Assigned task -> Pull every line that includes the word "slave" out of the data below and copy it.

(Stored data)
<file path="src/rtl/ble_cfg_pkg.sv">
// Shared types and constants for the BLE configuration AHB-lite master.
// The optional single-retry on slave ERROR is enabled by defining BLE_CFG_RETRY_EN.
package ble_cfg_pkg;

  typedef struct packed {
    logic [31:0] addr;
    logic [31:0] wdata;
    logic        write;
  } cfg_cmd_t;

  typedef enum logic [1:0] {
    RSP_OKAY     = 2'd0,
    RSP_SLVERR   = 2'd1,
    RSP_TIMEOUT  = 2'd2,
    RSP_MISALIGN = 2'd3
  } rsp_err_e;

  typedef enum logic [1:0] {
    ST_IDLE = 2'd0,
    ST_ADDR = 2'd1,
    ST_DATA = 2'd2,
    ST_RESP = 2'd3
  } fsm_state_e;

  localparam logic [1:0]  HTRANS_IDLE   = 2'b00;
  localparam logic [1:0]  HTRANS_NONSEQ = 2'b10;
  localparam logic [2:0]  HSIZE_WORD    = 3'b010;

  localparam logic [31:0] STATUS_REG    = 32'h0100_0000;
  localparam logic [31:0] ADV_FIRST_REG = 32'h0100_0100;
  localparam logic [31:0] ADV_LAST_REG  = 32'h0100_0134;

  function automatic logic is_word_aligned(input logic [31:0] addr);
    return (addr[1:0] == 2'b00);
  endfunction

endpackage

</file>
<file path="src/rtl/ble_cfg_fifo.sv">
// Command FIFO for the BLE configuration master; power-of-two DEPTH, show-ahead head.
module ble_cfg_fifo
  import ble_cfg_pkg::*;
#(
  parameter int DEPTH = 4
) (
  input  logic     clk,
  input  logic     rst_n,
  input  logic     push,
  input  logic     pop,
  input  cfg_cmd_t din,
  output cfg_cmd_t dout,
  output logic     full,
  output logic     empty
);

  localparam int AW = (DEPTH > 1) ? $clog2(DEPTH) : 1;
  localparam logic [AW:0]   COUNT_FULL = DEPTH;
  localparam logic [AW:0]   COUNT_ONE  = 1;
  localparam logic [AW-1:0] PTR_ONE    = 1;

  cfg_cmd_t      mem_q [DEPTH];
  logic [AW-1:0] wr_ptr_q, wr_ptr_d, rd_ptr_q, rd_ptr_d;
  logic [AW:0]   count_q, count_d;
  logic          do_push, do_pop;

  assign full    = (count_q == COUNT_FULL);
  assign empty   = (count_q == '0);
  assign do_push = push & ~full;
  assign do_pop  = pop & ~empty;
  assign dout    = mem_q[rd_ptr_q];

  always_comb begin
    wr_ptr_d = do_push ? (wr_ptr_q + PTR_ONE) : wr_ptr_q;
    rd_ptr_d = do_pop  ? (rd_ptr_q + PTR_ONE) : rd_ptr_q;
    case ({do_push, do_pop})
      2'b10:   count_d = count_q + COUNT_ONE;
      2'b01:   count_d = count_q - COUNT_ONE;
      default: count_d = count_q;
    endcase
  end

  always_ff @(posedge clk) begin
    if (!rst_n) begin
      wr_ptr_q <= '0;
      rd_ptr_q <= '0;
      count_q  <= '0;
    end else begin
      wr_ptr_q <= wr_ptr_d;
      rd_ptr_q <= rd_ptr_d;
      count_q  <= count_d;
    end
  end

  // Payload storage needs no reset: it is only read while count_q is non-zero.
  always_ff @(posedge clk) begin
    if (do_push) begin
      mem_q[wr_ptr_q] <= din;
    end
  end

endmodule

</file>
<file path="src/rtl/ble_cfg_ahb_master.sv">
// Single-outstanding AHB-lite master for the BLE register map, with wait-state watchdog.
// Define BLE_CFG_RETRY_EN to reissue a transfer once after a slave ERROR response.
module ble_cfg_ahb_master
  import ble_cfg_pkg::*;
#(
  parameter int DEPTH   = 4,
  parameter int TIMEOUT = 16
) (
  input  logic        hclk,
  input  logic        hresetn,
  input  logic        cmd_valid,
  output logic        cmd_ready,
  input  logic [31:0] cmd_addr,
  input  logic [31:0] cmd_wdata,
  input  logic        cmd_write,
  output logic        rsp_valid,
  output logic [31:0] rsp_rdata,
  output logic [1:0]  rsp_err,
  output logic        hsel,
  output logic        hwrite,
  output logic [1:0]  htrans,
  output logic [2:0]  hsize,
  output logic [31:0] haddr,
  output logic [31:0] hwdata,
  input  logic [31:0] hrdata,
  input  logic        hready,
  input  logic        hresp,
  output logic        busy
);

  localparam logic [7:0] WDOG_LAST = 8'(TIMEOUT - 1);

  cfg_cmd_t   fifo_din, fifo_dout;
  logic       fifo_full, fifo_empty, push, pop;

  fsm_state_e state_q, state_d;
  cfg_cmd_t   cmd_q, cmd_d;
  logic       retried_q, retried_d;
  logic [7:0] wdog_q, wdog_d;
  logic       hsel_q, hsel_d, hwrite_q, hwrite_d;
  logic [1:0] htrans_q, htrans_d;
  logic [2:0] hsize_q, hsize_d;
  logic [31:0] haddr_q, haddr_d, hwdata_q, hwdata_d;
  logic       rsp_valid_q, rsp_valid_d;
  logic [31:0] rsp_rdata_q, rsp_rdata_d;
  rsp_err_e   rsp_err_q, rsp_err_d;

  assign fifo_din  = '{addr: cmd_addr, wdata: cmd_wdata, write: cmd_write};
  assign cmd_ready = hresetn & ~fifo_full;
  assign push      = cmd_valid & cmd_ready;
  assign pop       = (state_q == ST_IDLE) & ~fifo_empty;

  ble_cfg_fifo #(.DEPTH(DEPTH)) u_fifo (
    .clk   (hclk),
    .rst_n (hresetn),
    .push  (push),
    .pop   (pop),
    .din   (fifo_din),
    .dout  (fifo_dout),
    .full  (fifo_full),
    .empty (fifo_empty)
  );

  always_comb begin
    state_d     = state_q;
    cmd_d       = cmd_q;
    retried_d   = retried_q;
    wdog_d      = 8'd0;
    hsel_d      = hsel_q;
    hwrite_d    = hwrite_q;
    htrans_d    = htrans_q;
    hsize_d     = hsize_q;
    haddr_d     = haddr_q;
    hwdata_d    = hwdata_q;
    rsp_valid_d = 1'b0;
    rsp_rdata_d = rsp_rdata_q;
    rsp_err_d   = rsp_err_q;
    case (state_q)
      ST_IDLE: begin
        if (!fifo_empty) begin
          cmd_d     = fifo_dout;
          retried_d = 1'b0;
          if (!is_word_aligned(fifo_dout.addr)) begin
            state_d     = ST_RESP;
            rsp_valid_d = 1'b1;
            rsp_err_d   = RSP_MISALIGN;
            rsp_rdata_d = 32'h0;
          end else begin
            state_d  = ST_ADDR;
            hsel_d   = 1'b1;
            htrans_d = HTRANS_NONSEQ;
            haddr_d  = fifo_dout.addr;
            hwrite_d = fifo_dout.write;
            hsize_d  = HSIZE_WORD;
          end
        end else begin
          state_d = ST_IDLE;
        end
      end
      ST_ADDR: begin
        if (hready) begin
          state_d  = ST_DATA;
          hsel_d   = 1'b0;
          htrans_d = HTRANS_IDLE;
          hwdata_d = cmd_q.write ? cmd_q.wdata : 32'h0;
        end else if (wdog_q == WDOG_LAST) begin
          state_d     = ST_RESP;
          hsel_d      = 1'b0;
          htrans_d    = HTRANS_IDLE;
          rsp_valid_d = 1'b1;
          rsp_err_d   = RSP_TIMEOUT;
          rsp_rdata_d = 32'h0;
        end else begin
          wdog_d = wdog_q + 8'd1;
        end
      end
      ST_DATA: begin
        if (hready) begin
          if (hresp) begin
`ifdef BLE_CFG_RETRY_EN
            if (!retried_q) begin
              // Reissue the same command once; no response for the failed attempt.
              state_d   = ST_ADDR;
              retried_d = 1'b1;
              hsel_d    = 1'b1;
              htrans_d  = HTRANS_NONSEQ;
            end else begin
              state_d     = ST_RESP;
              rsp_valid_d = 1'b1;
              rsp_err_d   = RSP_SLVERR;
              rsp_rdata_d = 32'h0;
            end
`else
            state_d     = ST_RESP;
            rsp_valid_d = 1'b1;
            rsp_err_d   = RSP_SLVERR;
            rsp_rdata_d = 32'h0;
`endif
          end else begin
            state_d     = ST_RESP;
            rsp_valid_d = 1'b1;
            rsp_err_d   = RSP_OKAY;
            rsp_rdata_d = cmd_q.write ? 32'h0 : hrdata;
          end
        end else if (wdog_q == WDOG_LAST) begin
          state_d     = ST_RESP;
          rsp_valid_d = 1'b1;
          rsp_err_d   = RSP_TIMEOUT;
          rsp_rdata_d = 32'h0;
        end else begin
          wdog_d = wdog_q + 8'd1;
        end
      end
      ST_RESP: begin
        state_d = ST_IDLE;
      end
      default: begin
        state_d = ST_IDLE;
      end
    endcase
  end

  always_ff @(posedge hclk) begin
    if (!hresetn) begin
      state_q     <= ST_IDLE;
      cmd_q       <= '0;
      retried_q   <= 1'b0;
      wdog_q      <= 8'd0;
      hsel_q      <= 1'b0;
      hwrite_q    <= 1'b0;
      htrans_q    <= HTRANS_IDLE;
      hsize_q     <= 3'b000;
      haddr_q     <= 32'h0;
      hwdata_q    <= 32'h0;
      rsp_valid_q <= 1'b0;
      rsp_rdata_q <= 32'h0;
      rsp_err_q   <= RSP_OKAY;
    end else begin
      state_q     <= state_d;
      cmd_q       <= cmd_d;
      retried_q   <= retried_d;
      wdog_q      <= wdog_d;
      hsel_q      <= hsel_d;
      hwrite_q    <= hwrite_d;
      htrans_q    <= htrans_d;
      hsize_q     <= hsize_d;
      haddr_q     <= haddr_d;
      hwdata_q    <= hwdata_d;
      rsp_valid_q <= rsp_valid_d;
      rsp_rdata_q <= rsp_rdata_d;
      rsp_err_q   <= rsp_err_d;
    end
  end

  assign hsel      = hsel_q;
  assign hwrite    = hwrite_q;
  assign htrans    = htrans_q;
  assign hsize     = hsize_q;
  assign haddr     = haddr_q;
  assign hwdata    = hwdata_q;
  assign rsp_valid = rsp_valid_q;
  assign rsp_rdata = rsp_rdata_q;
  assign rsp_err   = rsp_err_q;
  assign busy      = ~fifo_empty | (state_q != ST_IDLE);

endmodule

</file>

Response to the task ->
// The optional single-retry on slave ERROR is enabled by defining BLE_CFG_RETRY_EN.
// Define BLE_CFG_RETRY_EN to reissue a transfer once after a slave ERROR response.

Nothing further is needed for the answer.